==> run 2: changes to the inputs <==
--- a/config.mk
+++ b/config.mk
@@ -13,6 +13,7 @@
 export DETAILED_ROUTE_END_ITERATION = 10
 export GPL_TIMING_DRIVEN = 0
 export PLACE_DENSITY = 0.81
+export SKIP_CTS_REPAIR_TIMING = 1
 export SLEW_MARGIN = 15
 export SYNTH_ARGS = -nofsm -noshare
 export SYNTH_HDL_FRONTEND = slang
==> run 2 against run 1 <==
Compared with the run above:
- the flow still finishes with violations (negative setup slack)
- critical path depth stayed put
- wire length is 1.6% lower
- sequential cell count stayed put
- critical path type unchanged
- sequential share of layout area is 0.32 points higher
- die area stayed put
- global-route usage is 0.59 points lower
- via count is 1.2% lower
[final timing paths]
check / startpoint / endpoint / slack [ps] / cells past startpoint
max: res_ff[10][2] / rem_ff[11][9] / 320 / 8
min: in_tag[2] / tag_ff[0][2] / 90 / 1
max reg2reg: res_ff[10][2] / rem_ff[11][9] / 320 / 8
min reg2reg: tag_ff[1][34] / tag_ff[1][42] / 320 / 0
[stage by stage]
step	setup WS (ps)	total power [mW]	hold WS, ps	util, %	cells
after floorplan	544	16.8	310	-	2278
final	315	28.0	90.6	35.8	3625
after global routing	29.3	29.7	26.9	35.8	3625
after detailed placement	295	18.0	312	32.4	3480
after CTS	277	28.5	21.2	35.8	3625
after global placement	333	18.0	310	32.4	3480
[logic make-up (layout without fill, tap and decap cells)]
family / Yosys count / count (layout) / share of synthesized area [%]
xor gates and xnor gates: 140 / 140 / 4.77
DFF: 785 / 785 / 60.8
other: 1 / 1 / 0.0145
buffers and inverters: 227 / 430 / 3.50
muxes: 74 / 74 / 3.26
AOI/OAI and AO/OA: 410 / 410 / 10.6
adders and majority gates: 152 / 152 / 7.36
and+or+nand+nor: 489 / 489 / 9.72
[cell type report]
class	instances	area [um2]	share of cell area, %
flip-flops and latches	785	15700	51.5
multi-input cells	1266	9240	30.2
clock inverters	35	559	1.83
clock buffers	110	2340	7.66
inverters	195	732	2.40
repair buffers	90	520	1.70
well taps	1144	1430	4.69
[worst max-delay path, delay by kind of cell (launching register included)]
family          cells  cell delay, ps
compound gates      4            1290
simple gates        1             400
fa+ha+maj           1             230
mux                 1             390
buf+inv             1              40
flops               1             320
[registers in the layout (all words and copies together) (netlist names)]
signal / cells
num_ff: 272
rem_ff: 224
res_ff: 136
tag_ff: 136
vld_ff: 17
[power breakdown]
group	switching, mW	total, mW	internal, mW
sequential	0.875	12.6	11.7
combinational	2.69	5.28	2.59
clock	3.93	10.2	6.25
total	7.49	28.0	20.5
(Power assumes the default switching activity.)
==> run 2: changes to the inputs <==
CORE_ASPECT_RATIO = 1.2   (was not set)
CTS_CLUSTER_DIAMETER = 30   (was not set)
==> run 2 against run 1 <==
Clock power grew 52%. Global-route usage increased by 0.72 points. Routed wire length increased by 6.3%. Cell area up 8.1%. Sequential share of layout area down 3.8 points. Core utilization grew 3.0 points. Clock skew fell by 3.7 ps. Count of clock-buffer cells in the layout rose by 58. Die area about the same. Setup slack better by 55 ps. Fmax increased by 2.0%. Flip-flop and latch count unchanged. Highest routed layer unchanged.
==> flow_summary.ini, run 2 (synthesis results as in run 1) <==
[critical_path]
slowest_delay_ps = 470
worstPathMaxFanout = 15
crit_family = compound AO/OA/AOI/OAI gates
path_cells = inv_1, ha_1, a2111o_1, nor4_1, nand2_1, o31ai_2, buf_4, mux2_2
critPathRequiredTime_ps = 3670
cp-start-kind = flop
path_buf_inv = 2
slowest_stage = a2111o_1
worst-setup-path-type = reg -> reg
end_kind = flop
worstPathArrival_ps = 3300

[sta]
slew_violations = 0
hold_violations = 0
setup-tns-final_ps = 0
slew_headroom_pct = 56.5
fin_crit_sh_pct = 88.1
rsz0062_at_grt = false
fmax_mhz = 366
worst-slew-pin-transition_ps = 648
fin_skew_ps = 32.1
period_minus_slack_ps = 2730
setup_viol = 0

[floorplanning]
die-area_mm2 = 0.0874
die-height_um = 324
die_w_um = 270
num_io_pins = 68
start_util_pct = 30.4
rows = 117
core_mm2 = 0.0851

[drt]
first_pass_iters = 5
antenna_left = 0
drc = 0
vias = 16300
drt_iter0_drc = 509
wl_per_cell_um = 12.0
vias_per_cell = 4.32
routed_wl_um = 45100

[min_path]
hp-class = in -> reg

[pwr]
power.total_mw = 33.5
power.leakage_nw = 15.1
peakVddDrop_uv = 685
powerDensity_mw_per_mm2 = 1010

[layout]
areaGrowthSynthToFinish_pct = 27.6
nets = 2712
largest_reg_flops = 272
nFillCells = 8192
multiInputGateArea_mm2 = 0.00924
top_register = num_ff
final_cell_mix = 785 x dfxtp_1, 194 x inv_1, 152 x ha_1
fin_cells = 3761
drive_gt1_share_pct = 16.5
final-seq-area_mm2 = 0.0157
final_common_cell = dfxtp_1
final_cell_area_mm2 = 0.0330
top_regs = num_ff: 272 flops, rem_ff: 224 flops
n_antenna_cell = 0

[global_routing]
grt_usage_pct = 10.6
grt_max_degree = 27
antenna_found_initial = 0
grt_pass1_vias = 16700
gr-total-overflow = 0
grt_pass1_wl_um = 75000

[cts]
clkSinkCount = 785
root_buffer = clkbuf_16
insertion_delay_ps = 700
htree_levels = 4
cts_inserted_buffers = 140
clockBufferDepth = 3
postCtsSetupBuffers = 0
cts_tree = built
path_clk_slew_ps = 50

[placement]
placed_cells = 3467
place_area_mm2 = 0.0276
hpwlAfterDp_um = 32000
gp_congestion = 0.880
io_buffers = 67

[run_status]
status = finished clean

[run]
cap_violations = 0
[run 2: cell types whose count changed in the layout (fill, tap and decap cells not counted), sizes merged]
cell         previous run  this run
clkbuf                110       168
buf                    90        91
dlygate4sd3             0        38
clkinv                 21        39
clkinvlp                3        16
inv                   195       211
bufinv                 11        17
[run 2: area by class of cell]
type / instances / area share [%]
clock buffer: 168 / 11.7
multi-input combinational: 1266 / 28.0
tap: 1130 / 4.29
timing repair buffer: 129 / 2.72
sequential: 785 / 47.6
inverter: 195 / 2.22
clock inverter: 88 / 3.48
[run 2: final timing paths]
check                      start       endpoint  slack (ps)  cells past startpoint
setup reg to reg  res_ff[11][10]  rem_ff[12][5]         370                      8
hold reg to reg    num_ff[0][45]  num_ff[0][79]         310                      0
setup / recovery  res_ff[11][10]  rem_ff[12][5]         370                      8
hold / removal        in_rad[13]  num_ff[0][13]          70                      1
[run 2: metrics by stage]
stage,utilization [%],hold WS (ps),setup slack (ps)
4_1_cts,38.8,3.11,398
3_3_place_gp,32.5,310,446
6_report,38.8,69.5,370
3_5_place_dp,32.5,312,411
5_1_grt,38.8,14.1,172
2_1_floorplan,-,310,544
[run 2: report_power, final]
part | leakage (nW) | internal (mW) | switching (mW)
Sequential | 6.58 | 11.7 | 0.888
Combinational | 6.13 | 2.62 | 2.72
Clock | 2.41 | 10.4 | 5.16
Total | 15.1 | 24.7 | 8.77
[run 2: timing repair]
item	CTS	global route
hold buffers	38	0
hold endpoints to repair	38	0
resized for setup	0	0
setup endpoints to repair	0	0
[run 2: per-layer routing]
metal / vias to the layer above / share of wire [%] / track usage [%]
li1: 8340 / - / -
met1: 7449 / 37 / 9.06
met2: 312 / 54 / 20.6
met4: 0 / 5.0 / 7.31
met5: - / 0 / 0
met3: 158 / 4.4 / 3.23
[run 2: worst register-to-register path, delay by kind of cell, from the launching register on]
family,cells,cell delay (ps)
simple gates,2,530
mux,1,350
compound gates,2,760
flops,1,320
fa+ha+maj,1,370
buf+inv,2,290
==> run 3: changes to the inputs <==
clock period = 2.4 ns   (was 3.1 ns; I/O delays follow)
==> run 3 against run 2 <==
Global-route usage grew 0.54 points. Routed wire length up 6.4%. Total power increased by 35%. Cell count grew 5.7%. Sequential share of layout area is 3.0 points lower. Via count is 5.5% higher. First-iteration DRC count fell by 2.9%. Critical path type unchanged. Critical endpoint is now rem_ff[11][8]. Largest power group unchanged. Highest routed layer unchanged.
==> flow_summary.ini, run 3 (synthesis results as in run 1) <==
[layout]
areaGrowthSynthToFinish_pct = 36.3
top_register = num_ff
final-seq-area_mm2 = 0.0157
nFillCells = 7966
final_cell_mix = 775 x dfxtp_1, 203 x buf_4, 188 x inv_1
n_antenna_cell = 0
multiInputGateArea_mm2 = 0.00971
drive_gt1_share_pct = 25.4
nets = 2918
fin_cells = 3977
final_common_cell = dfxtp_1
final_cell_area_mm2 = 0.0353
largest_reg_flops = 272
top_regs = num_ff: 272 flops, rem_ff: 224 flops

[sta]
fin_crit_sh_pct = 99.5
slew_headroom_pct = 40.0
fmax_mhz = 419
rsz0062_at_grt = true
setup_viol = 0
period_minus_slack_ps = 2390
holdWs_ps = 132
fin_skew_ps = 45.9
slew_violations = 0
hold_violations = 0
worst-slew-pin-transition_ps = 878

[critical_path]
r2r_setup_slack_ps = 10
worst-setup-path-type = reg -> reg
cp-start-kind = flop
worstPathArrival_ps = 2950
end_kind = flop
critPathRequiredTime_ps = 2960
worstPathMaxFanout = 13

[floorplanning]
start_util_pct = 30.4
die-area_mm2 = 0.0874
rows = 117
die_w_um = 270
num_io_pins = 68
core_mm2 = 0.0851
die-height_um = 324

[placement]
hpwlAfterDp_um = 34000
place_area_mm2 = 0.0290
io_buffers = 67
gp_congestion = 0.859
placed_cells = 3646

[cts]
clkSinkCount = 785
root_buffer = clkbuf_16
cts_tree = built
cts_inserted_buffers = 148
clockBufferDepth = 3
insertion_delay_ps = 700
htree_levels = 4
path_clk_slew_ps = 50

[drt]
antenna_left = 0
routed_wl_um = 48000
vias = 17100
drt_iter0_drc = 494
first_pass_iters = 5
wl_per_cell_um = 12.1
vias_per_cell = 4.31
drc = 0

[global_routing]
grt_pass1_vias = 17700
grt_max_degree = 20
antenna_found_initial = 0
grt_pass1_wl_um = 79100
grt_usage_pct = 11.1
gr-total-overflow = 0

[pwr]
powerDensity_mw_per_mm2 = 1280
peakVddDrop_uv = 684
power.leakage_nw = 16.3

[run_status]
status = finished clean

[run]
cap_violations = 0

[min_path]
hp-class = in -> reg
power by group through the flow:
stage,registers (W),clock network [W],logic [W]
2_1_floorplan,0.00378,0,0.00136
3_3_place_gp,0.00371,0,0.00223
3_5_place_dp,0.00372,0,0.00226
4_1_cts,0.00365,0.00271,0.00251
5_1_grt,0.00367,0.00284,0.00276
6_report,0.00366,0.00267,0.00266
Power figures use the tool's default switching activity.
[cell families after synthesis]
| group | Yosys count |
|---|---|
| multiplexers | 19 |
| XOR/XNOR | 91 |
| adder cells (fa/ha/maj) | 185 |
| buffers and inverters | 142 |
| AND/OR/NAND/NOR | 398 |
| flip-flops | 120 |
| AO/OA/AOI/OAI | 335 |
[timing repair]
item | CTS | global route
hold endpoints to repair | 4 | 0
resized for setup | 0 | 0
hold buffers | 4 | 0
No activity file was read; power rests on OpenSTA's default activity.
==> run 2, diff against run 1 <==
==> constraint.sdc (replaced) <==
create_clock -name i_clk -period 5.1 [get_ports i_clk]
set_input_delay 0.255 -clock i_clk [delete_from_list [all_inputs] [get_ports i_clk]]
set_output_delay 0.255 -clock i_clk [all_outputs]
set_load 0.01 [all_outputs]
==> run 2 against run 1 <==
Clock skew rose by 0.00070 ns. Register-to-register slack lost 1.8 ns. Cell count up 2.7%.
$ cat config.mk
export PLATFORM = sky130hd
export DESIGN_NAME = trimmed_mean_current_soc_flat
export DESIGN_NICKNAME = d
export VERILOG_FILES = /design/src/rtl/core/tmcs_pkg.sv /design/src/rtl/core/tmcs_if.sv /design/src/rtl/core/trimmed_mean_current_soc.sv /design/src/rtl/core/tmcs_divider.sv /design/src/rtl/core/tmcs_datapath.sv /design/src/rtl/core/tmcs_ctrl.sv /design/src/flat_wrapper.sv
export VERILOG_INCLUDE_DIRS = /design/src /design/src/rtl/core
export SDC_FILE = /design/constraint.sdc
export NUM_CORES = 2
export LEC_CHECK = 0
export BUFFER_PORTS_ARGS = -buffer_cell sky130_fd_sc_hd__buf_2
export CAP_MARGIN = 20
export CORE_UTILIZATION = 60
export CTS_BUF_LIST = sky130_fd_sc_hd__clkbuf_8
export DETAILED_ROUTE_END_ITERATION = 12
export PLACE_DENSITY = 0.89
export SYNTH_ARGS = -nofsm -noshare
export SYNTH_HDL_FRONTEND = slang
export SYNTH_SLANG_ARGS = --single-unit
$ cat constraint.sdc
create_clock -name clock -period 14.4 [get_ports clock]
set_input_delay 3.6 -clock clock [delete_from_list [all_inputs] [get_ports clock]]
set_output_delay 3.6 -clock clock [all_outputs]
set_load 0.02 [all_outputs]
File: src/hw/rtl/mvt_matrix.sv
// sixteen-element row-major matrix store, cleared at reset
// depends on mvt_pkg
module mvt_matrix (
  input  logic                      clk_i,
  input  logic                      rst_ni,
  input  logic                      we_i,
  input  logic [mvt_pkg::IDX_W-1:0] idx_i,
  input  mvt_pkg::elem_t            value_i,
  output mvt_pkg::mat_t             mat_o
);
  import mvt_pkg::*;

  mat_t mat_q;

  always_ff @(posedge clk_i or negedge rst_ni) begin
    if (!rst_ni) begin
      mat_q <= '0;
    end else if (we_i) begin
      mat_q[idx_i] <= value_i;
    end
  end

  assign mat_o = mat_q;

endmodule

--- Exercise details ---
Only the lines above starting with the one with "fa+ha+maj,1,370" and going through the one with "run 3 against" are to be copied, word for word and with both ends kept.

--- Response area ---
fa+ha+maj,1,370
buf+inv,2,290
==> run 3: changes to the inputs <==
clock period = 2.4 ns   (was 3.1 ns; I/O delays follow)
==> run 3 against run 2 <==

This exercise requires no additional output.